[Start of Attachment]

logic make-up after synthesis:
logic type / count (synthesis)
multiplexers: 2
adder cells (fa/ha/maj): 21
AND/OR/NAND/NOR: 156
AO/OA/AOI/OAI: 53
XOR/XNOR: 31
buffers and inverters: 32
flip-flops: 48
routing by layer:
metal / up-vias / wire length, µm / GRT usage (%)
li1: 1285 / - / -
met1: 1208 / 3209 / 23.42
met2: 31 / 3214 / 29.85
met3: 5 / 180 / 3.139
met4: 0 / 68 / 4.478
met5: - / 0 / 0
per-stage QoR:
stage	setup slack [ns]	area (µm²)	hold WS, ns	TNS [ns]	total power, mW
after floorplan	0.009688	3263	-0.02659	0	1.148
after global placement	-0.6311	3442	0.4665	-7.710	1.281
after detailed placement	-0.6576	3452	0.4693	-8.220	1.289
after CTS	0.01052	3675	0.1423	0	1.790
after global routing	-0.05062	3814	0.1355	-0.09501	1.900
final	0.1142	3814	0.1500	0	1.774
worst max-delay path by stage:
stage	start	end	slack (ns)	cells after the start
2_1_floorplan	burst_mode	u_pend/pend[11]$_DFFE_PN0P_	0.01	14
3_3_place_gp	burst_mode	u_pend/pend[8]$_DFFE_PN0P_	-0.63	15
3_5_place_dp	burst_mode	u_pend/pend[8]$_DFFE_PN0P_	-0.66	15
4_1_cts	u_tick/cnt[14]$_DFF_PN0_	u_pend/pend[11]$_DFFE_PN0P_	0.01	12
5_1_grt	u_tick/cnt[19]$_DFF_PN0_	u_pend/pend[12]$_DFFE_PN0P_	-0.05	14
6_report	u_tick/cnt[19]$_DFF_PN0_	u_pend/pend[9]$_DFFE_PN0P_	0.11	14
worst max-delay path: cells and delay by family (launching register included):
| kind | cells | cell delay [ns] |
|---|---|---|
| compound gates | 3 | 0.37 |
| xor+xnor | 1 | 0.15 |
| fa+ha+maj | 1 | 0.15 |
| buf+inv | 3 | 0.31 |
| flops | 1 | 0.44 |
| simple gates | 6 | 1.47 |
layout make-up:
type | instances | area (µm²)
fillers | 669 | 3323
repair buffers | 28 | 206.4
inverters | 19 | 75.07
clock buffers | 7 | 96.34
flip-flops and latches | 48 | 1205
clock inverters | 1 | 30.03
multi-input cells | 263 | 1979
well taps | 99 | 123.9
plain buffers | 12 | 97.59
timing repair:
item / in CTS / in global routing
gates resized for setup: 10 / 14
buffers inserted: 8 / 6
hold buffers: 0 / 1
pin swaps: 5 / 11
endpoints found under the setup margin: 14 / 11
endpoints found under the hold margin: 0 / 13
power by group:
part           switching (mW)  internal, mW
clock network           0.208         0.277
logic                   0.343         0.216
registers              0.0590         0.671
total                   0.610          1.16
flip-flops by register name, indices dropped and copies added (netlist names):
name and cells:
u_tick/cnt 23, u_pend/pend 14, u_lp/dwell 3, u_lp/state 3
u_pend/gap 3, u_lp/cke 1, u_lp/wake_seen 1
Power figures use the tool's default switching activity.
$ cat src/rtl/match_wave_timer.sv
module match_wave_timer
  import mwt_pkg::*;
#(
  parameter int WIDTH = 16
) (
  input  logic             clk,
  input  logic             rstN,
  input  logic             tick,
  input  logic             wrEn,
  input  logic [1:0]       wrSel,
  input  logic [WIDTH-1:0] wrData,
  input  logic [1:0]       modeSel,
  input  logic [1:0]       outSel,
  output logic [WIDTH-1:0] countOut,
  output logic             waveOut,
  output logic [2:0]       flags
);

  strobe_t          strb;
  logic [WIDTH-1:0] activeA;
  logic [WIDTH-1:0] capReg;
  timerMode_e       modeE;
  outMode_e         outE;

  assign modeE = timerMode_e'(modeSel);
  assign outE  = outMode_e'(outSel);

  mwt_control #(.WIDTH(WIDTH)) uCtrl (
    .tick    (tick),
    .mode    (modeE),
    .wrEn    (wrEn),
    .wrSel   (wrSel),
    .wrMask  (wrData[FLAG_BITS-1:0]),
    .count   (countOut),
    .activeA (activeA),
    .capReg  (capReg),
    .strb    (strb)
  );

  mwt_datapath #(.WIDTH(WIDTH)) uPath (
    .clk     (clk),
    .rstN    (rstN),
    .strb    (strb),
    .wrEn    (wrEn),
    .wrSel   (wrSel),
    .wrData  (wrData),
    .count   (countOut),
    .activeA (activeA),
    .capReg  (capReg)
  );

  mwt_outgen uOut (
    .clk     (clk),
    .rstN    (rstN),
    .strb    (strb),
    .outMode (outE),
    .waveOut (waveOut),
    .flags   (flags)
  );

endmodule

$ cat config.mk
export PLATFORM = sky130hd
export DESIGN_NAME = match_wave_timer
export DESIGN_NICKNAME = d
export VERILOG_FILES = /design/src/rtl/mwt_pkg.sv /design/src/rtl/mwt_datapath.sv /design/src/rtl/mwt_control.sv /design/src/rtl/mwt_outgen.sv /design/src/rtl/match_wave_timer.sv
export SDC_FILE = /design/constraint.sdc
export NUM_CORES = 1
export LEC_CHECK = 0
export ABC_AREA = 1
export ABC_CLOCK_PERIOD_IN_PS = 5700
export BUFFER_PORTS_ARGS = -buffer_cell sky130_fd_sc_hd__buf_2
export CAP_MARGIN = 5
export CORE_UTILIZATION = 60
export CTS_CLUSTER_SIZE = 40
export DETAILED_ROUTE_END_ITERATION = 7
export PLACE_DENSITY = 0.82
export SETUP_SLACK_MARGIN = 0.5
export SLEW_MARGIN = 25
export SYNTH_ARGS = -nofsm -noshare
export SYNTH_HDL_FRONTEND = slang
export SYNTH_SLANG_ARGS = --single-unit
$ cat constraint.sdc
create_clock -name clk -period 5.7 [get_ports clk]
set_clock_uncertainty 0.2 [all_clocks]
set_input_delay 0.285 -clock clk [delete_from_list [all_inputs] [get_ports clk]]
set_output_delay 0.285 -clock clk [all_outputs]
set_load 0.05 [all_outputs]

[End of Attachment]

Reproduce the whole listing without changing anything.

## EXERCISE RESPONSE
logic make-up after synthesis:
logic type / count (synthesis)
multiplexers: 2
adder cells (fa/ha/maj): 21
AND/OR/NAND/NOR: 156
AO/OA/AOI/OAI: 53
XOR/XNOR: 31
buffers and inverters: 32
flip-flops: 48
routing by layer:
metal / up-vias / wire length, µm / GRT usage (%)
li1: 1285 / - / -
met1: 1208 / 3209 / 23.42
met2: 31 / 3214 / 29.85
met3: 5 / 180 / 3.139
met4: 0 / 68 / 4.478
met5: - / 0 / 0
per-stage QoR:
stage	setup slack [ns]	area (µm²)	hold WS, ns	TNS [ns]	total power, mW
after floorplan	0.009688	3263	-0.02659	0	1.148
after global placement	-0.6311	3442	0.4665	-7.710	1.281
after detailed placement	-0.6576	3452	0.4693	-8.220	1.289
after CTS	0.01052	3675	0.1423	0	1.790
after global routing	-0.05062	3814	0.1355	-0.09501	1.900
final	0.1142	3814	0.1500	0	1.774
worst max-delay path by stage:
stage	start	end	slack (ns)	cells after the start
2_1_floorplan	burst_mode	u_pend/pend[11]$_DFFE_PN0P_	0.01	14
3_3_place_gp	burst_mode	u_pend/pend[8]$_DFFE_PN0P_	-0.63	15
3_5_place_dp	burst_mode	u_pend/pend[8]$_DFFE_PN0P_	-0.66	15
4_1_cts	u_tick/cnt[14]$_DFF_PN0_	u_pend/pend[11]$_DFFE_PN0P_	0.01	12
5_1_grt	u_tick/cnt[19]$_DFF_PN0_	u_pend/pend[12]$_DFFE_PN0P_	-0.05	14
6_report	u_tick/cnt[19]$_DFF_PN0_	u_pend/pend[9]$_DFFE_PN0P_	0.11	14
worst max-delay path: cells and delay by family (launching register included):
| kind | cells | cell delay [ns] |
|---|---|---|
| compound gates | 3 | 0.37 |
| xor+xnor | 1 | 0.15 |
| fa+ha+maj | 1 | 0.15 |
| buf+inv | 3 | 0.31 |
| flops | 1 | 0.44 |
| simple gates | 6 | 1.47 |
layout make-up:
type | instances | area (µm²)
fillers | 669 | 3323
repair buffers | 28 | 206.4
inverters | 19 | 75.07
clock buffers | 7 | 96.34
flip-flops and latches | 48 | 1205
clock inverters | 1 | 30.03
multi-input cells | 263 | 1979
well taps | 99 | 123.9
plain buffers | 12 | 97.59
timing repair:
item / in CTS / in global routing
gates resized for setup: 10 / 14
buffers inserted: 8 / 6
hold buffers: 0 / 1
pin swaps: 5 / 11
endpoints found under the setup margin: 14 / 11
endpoints found under the hold margin: 0 / 13
power by group:
part           switching (mW)  internal, mW
clock network           0.208         0.277
logic                   0.343         0.216
registers              0.0590         0.671
total                   0.610          1.16
flip-flops by register name, indices dropped and copies added (netlist names):
name and cells:
u_tick/cnt 23, u_pend/pend 14, u_lp/dwell 3, u_lp/state 3
u_pend/gap 3, u_lp/cke 1, u_lp/wake_seen 1
Power figures use the tool's default switching activity.
$ cat src/rtl/match_wave_timer.sv
module match_wave_timer
  import mwt_pkg::*;
#(
  parameter int WIDTH = 16
) (
  input  logic             clk,
  input  logic             rstN,
  input  logic             tick,
  input  logic             wrEn,
  input  logic [1:0]       wrSel,
  input  logic [WIDTH-1:0] wrData,
  input  logic [1:0]       modeSel,
  input  logic [1:0]       outSel,
  output logic [WIDTH-1:0] countOut,
  output logic             waveOut,
  output logic [2:0]       flags
);

  strobe_t          strb;
  logic [WIDTH-1:0] activeA;
  logic [WIDTH-1:0] capReg;
  timerMode_e       modeE;
  outMode_e         outE;

  assign modeE = timerMode_e'(modeSel);
  assign outE  = outMode_e'(outSel);

  mwt_control #(.WIDTH(WIDTH)) uCtrl (
    .tick    (tick),
    .mode    (modeE),
    .wrEn    (wrEn),
    .wrSel   (wrSel),
    .wrMask  (wrData[FLAG_BITS-1:0]),
    .count   (countOut),
    .activeA (activeA),
    .capReg  (capReg),
    .strb    (strb)
  );

  mwt_datapath #(.WIDTH(WIDTH)) uPath (
    .clk     (clk),
    .rstN    (rstN),
    .strb    (strb),
    .wrEn    (wrEn),
    .wrSel   (wrSel),
    .wrData  (wrData),
    .count   (countOut),
    .activeA (activeA),
    .capReg  (capReg)
  );

  mwt_outgen uOut (
    .clk     (clk),
    .rstN    (rstN),
    .strb    (strb),
    .outMode (outE),
    .waveOut (waveOut),
    .flags   (flags)
  );

endmodule

$ cat config.mk
export PLATFORM = sky130hd
export DESIGN_NAME = match_wave_timer
export DESIGN_NICKNAME = d
export VERILOG_FILES = /design/src/rtl/mwt_pkg.sv /design/src/rtl/mwt_datapath.sv /design/src/rtl/mwt_control.sv /design/src/rtl/mwt_outgen.sv /design/src/rtl/match_wave_timer.sv
export SDC_FILE = /design/constraint.sdc
export NUM_CORES = 1
export LEC_CHECK = 0
export ABC_AREA = 1
export ABC_CLOCK_PERIOD_IN_PS = 5700
export BUFFER_PORTS_ARGS = -buffer_cell sky130_fd_sc_hd__buf_2
export CAP_MARGIN = 5
export CORE_UTILIZATION = 60
export CTS_CLUSTER_SIZE = 40
export DETAILED_ROUTE_END_ITERATION = 7
export PLACE_DENSITY = 0.82
export SETUP_SLACK_MARGIN = 0.5
export SLEW_MARGIN = 25
export SYNTH_ARGS = -nofsm -noshare
export SYNTH_HDL_FRONTEND = slang
export SYNTH_SLANG_ARGS = --single-unit
$ cat constraint.sdc
create_clock -name clk -period 5.7 [get_ports clk]
set_clock_uncertainty 0.2 [all_clocks]
set_input_delay 0.285 -clock clk [delete_from_list [all_inputs] [get_ports clk]]
set_output_delay 0.285 -clock clk [all_outputs]
set_load 0.05 [all_outputs]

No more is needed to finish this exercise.